Isosceles Triangle states:
* A triangle with two equal sides.
*The angles which are opposite to the equal sides are also equal.
Since, CA=CD
By definition of isosceles triangle,
[tex]\triangle CAD[/tex] is an isosceles triangle,
All the three angles within an isosceles triangle are acute.

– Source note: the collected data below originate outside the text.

<file path="config.mk">
export PLATFORM = sky130hd
export DESIGN_NAME = mhp_queue
export DESIGN_NICKNAME = d
export VERILOG_FILES = /design/src/rtl/mhp_pkg.sv /design/src/rtl/mhp_queue.sv
export SDC_FILE = /design/constraint.sdc
export NUM_CORES = 1
export LEC_CHECK = 0
export BUFFER_PORTS_ARGS = -buffer_cell sky130_fd_sc_hd__buf_2
export CAP_MARGIN = 20
export CELL_PAD_IN_SITES_DETAIL_PLACEMENT = 0
export CELL_PAD_IN_SITES_GLOBAL_PLACEMENT = 1
export CORE_MARGIN = 2
export CORE_UTILIZATION = 45
export CTS_BUF_LIST = sky130_fd_sc_hd__clkbuf_16
export CTS_CLUSTER_DIAMETER = 40
export DETAILED_ROUTE_END_ITERATION = 8
export PLACE_DENSITY = 0.88
export SLEW_MARGIN = 40
export SYNTH_ARGS = -nofsm -noshare
export SYNTH_HDL_FRONTEND = slang
export SYNTH_SLANG_ARGS = --single-unit
export TNS_END_PERCENT = 100
</file>
<file path="constraint.sdc">
create_clock -name clock -period 8.71 [get_ports clock]
set_clock_uncertainty 0.2 [all_clocks]
set_input_delay 0.4355 -clock clock [delete_from_list [all_inputs] [get_ports clock]]
set_output_delay 0.4355 -clock clock [all_outputs]
set_load 0.02 [all_outputs]
</file>
[config.mk]
export PLATFORM = sky130hd
export DESIGN_NAME = bb3_queue
export DESIGN_NICKNAME = d
export VERILOG_FILES = /design/src/rtl/bb3_queue.sv
export SDC_FILE = /design/constraint.sdc
export NUM_CORES = 1
export LEC_CHECK = 0
export BUFFER_PORTS_ARGS = -buffer_cell sky130_fd_sc_hd__buf_2
export CAP_MARGIN = 20
export CELL_PAD_IN_SITES_DETAIL_PLACEMENT = 0
export CELL_PAD_IN_SITES_GLOBAL_PLACEMENT = 2
export CORE_AREA = 10 10 60 62
export DETAILED_ROUTE_END_ITERATION = 10
export DIE_AREA = 0 0 70 72
export PLACE_DENSITY = 0.7
export RECOVER_POWER = 25
export SKIP_CTS_REPAIR_TIMING = 1
export SLEW_MARGIN = 10
export SYNTH_ARGS = -nofsm -noshare
export SYNTH_HDL_FRONTEND = slang
export SYNTH_SLANG_ARGS = --single-unit
export TNS_END_PERCENT = 5
[constraint.sdc]
create_clock -name clk_i -period 1.74 [get_ports clk_i]
set_input_delay 0.174 -clock clk_i [delete_from_list [all_inputs] [get_ports clk_i]]
set_output_delay 0.174 -clock clk_i [all_outputs]
set_load 0.05 [all_outputs]
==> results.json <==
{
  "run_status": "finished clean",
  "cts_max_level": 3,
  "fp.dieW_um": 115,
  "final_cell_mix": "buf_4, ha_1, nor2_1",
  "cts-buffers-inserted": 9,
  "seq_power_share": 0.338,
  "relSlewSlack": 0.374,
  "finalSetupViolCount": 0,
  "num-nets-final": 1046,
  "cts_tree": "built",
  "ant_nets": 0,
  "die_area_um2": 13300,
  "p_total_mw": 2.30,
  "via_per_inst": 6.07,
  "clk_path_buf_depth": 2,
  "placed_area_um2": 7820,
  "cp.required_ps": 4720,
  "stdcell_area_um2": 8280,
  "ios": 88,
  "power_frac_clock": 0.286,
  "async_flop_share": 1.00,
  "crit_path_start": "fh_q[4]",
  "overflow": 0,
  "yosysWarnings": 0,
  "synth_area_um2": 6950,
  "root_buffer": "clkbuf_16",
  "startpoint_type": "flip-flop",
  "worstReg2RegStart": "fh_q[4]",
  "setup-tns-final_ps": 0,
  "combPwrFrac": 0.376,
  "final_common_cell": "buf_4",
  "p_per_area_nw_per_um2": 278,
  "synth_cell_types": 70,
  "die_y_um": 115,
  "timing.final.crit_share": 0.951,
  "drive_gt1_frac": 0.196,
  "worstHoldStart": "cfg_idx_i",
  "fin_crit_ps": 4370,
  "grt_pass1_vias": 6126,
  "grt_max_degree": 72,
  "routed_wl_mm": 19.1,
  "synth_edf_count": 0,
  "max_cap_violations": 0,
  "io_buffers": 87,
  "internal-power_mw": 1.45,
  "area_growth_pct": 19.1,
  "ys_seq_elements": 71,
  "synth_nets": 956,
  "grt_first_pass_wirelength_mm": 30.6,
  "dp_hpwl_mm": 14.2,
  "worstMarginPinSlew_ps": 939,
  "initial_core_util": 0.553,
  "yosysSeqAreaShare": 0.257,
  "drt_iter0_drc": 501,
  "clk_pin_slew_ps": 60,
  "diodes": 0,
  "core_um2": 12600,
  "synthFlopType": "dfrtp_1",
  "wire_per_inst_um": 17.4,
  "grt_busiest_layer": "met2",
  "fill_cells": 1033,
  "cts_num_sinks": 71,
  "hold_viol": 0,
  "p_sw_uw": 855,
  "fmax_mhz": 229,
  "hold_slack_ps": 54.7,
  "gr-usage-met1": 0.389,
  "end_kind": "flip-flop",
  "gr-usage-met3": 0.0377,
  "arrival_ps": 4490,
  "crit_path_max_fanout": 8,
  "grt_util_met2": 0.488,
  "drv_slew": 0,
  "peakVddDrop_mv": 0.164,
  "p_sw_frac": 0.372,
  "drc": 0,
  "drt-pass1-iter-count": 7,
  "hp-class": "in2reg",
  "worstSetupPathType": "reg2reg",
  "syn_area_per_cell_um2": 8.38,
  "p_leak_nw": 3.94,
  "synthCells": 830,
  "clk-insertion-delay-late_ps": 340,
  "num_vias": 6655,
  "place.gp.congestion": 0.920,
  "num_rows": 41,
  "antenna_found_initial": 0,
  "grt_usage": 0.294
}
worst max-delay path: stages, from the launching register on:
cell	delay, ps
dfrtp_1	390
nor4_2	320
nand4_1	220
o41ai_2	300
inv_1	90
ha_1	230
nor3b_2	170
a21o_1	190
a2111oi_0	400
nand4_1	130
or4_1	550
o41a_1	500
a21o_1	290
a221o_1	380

Acute angles are always less than 90 degrees.
therefore, [tex]\angle CAD=\angle CDA[/tex][tex]<90^{\circ}[/tex] ......[1]
Now, Consider [tex]\triangle CBD[/tex],
Exterior Angle Property state that an exterior angle of a triangle is equal to the sum of the opposite interior angles.
Therefore, by exterior angle property in [tex]\triangle CBD[/tex] we have ;
[tex]\angle CBD + \angle BCD = \angle CDA[/tex]
So, [tex]\angle CBD< \angle CDA[/tex]
From [1] we have:
[tex]\angle CBD < \angle CDA=\angle CAD <90^{\circ}[/tex]
Consider [tex]\triangle CAB[/tex],
Sine law states that an equation relating the lengths of the sides of a triangle to the sines of its angles.
Now, using Sine law in [tex]\triangle CAB[/tex],
[tex]\frac{\sin (\angle CAD)}{BC} =\frac{\sin (\angle CBD)}{AC}[/tex] ......[2]
Since,
[tex]\angle CBD < \angle CDA< 90^{\circ}[/tex]
so, [tex]\sin (\angle CBD)<\sin (\angle CAD)[/tex] ......[3]
From [2] and [3] we have;
[tex]AC<BC[/tex] or we can write it as [tex]BC>AC[/tex] hence Proved!